▶ [Aim of the exercise]: Lines from the start of the data through the line containing "3 | cnt_q[14] |" must be given again exactly. Leave the others out.

▶ [Dataset]:

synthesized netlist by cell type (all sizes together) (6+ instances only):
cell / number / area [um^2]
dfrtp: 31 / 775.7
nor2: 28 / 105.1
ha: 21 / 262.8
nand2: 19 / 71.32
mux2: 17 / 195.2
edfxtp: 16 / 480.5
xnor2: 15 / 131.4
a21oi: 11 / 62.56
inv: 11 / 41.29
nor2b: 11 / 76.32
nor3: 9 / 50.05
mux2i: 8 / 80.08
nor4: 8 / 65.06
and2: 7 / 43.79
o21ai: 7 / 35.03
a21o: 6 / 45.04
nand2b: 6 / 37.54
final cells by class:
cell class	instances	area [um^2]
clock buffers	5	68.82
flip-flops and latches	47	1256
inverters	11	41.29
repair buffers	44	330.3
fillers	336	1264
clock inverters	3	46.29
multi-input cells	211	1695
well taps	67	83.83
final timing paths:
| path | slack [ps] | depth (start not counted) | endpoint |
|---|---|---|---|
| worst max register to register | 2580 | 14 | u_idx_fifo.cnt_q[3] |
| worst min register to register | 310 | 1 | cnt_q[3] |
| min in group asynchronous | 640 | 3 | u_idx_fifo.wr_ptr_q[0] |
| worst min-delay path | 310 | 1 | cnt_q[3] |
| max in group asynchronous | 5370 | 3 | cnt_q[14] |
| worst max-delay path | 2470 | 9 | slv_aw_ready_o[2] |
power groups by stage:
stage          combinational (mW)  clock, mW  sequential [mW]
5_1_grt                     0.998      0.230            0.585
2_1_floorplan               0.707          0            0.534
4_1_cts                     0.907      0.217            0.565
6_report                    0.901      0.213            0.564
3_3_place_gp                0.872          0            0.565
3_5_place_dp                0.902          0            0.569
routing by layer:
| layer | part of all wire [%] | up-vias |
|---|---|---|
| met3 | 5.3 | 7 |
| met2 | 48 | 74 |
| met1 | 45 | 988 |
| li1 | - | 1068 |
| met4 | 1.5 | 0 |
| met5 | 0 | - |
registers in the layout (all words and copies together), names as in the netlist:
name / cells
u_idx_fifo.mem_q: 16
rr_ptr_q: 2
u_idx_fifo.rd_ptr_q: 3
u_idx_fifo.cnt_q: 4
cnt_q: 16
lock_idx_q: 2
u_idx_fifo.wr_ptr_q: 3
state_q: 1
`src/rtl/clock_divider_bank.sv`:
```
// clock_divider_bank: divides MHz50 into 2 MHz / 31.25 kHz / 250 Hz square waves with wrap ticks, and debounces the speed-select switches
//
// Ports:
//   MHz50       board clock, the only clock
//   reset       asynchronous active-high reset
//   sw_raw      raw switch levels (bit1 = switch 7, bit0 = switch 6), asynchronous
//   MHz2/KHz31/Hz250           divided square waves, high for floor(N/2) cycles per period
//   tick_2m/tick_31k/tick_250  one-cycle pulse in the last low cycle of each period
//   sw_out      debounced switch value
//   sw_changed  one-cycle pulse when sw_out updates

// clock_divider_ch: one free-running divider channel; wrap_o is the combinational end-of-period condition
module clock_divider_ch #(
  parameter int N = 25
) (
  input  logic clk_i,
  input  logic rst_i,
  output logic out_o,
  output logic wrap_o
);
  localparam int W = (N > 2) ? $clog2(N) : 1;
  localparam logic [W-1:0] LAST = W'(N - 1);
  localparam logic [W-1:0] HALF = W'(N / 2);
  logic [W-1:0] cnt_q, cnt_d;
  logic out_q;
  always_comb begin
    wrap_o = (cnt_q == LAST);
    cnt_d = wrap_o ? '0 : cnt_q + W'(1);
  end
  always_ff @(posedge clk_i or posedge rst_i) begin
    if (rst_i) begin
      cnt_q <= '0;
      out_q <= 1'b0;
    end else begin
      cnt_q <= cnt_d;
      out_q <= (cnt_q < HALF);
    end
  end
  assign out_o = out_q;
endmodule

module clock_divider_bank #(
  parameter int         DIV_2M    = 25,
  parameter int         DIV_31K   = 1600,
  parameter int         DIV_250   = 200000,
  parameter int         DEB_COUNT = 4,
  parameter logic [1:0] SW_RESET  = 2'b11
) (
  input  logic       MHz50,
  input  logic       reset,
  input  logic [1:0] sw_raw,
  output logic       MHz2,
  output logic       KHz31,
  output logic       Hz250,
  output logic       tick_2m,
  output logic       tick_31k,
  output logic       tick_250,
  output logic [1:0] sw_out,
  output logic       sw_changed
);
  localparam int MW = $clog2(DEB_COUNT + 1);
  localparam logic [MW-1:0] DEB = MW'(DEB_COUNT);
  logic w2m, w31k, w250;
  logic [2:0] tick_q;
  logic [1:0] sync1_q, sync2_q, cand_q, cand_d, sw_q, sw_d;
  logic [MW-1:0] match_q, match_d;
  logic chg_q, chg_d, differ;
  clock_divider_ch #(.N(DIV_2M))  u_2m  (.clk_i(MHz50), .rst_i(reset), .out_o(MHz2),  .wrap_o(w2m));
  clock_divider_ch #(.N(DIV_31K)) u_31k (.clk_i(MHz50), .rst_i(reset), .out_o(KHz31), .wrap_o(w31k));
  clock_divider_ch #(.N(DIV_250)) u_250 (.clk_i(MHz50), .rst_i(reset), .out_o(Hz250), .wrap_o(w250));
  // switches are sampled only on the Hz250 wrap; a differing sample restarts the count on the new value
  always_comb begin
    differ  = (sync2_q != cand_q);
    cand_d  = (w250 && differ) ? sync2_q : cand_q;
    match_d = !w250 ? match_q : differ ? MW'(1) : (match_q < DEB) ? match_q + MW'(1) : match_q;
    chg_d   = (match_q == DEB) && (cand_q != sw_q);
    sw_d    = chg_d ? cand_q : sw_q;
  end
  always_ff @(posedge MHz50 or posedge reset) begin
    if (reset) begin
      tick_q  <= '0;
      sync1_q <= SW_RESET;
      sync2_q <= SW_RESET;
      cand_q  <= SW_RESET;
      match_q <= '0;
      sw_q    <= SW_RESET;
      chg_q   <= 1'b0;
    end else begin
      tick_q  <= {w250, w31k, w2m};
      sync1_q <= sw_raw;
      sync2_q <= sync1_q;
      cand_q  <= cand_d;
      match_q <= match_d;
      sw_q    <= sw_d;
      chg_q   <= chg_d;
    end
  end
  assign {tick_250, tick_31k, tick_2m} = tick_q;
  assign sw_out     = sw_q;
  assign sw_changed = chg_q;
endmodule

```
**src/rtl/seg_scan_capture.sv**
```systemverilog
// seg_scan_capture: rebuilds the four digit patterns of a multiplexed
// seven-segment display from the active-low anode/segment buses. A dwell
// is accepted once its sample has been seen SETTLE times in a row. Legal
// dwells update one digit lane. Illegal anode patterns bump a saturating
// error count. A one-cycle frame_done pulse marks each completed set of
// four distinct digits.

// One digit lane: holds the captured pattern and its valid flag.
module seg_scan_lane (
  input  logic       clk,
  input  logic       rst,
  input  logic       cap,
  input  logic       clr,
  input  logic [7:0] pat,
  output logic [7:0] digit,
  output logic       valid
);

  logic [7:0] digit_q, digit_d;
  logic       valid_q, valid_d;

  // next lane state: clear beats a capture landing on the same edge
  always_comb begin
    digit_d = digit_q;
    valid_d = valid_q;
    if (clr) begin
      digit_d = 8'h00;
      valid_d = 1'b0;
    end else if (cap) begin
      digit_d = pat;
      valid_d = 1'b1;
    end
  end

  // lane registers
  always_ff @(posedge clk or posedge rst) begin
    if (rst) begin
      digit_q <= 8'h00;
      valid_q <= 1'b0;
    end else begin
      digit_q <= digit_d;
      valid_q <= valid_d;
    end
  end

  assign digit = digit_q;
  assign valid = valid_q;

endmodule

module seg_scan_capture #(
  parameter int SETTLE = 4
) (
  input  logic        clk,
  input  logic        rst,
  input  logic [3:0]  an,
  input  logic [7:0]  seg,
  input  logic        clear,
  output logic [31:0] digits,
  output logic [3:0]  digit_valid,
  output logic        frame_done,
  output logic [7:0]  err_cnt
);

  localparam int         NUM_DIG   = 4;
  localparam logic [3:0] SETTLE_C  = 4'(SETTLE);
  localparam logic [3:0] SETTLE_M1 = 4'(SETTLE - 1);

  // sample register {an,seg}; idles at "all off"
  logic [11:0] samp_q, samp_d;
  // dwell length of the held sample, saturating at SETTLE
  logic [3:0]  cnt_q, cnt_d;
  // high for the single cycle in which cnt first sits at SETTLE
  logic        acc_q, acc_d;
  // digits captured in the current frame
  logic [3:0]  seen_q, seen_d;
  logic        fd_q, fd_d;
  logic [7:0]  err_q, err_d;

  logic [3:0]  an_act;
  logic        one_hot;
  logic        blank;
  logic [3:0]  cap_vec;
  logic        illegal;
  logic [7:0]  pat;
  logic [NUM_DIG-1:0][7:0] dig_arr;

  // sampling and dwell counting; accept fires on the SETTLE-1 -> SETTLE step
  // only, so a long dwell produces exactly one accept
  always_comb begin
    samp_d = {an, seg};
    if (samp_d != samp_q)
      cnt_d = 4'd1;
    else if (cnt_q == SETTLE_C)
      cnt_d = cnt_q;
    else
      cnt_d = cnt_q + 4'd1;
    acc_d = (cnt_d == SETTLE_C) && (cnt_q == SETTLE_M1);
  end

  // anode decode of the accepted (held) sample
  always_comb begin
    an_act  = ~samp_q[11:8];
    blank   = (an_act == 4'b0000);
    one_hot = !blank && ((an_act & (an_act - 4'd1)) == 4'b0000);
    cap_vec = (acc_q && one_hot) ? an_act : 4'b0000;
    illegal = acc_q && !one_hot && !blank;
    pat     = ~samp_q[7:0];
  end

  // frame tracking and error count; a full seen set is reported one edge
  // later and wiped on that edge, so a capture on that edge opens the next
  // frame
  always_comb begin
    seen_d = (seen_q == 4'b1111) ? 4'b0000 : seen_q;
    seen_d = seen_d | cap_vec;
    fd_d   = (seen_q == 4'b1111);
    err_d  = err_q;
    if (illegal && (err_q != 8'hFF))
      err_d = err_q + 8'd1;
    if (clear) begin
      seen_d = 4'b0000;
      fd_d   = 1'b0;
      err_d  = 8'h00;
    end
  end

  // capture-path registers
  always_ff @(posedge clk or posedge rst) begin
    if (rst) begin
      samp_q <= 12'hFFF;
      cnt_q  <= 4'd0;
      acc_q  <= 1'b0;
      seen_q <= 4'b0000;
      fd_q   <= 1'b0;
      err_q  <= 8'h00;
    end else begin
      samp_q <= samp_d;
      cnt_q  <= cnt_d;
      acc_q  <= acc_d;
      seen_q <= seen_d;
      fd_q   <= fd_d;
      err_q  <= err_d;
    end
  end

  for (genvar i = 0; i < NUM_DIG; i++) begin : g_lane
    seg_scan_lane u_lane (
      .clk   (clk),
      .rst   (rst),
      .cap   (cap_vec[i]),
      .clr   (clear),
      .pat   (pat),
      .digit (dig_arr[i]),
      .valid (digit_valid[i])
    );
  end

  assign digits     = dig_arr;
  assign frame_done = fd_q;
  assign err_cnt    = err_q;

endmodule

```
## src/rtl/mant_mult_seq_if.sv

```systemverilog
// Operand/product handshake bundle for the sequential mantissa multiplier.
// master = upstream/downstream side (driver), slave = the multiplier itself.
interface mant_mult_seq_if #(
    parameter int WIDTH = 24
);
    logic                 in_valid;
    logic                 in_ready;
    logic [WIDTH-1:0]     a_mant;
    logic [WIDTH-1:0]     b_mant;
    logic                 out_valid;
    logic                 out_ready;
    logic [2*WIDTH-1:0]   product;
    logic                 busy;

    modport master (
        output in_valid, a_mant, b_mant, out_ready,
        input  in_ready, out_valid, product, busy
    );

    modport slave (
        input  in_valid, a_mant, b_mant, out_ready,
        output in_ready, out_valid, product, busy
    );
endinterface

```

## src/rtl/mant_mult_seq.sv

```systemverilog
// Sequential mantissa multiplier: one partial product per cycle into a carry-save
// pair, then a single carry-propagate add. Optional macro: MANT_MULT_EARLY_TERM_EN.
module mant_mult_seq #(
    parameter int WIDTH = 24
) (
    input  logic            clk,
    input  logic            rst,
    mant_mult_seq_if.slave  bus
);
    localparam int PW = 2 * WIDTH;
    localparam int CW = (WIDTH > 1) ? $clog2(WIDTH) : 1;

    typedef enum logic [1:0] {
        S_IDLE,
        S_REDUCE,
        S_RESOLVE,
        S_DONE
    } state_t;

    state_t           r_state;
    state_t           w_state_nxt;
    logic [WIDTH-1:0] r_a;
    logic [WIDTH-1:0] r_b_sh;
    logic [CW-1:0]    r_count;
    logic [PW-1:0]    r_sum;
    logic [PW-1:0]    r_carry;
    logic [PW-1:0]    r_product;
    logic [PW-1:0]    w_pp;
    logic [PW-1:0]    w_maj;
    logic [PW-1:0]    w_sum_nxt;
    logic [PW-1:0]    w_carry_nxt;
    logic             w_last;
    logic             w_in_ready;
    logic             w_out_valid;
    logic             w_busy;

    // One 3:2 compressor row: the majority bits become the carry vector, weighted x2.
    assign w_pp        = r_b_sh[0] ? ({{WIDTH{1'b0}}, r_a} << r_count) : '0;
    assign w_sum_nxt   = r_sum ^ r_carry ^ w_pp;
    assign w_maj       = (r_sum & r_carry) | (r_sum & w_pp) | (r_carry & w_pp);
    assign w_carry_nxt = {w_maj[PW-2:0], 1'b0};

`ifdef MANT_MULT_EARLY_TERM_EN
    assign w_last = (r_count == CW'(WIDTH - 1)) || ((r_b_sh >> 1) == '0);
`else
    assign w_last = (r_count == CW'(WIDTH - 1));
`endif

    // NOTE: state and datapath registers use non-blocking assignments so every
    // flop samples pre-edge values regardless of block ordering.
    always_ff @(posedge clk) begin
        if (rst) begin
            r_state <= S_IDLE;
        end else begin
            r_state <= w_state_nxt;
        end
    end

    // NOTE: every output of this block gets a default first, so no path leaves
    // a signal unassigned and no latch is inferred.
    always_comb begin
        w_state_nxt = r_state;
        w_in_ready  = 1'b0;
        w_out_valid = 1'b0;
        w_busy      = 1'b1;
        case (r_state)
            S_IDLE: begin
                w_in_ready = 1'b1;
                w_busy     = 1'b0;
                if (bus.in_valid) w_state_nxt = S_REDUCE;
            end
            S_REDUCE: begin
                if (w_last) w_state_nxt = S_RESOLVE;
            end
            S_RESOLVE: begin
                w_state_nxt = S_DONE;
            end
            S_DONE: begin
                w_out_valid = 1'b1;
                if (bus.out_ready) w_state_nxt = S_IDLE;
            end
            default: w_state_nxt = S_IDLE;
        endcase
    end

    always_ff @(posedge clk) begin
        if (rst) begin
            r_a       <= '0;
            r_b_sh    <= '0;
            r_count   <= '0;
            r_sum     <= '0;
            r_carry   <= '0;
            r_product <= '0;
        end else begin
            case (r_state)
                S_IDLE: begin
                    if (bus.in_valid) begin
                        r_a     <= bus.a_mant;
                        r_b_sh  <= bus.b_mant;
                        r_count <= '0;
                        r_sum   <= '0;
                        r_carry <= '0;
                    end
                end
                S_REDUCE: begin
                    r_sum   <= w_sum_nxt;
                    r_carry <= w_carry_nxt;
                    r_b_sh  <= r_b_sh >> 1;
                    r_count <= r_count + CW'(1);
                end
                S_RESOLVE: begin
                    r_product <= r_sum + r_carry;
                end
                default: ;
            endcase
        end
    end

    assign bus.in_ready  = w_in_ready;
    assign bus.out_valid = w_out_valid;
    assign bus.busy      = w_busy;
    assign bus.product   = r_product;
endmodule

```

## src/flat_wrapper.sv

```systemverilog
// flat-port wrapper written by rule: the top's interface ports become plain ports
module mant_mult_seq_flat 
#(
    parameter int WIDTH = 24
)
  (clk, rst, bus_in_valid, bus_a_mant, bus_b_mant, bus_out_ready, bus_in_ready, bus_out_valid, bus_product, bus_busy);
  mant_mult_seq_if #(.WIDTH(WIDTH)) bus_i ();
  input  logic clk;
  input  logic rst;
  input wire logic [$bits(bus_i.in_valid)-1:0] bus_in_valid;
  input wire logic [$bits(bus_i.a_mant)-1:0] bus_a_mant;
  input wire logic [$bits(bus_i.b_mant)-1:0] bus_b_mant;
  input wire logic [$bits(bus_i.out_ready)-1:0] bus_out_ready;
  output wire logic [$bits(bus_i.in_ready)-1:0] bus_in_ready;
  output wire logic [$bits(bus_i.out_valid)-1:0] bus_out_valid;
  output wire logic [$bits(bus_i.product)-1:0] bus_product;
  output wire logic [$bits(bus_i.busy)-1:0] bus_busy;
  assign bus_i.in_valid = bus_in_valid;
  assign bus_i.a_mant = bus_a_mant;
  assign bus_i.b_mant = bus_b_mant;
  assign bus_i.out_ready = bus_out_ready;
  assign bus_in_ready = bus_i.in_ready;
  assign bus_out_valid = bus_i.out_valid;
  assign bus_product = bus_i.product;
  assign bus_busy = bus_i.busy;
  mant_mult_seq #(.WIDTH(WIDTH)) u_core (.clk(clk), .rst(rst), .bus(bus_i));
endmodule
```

▶ [Answer to this task]:
synthesized netlist by cell type (all sizes together) (6+ instances only):
cell / number / area [um^2]
dfrtp: 31 / 775.7
nor2: 28 / 105.1
ha: 21 / 262.8
nand2: 19 / 71.32
mux2: 17 / 195.2
edfxtp: 16 / 480.5
xnor2: 15 / 131.4
a21oi: 11 / 62.56
inv: 11 / 41.29
nor2b: 11 / 76.32
nor3: 9 / 50.05
mux2i: 8 / 80.08
nor4: 8 / 65.06
and2: 7 / 43.79
o21ai: 7 / 35.03
a21o: 6 / 45.04
nand2b: 6 / 37.54
final cells by class:
cell class	instances	area [um^2]
clock buffers	5	68.82
flip-flops and latches	47	1256
inverters	11	41.29
repair buffers	44	330.3
fillers	336	1264
clock inverters	3	46.29
multi-input cells	211	1695
well taps	67	83.83
final timing paths:
| path | slack [ps] | depth (start not counted) | endpoint |
|---|---|---|---|
| worst max register to register | 2580 | 14 | u_idx_fifo.cnt_q[3] |
| worst min register to register | 310 | 1 | cnt_q[3] |
| min in group asynchronous | 640 | 3 | u_idx_fifo.wr_ptr_q[0] |
| worst min-delay path | 310 | 1 | cnt_q[3] |
| max in group asynchronous | 5370 | 3 | cnt_q[14] |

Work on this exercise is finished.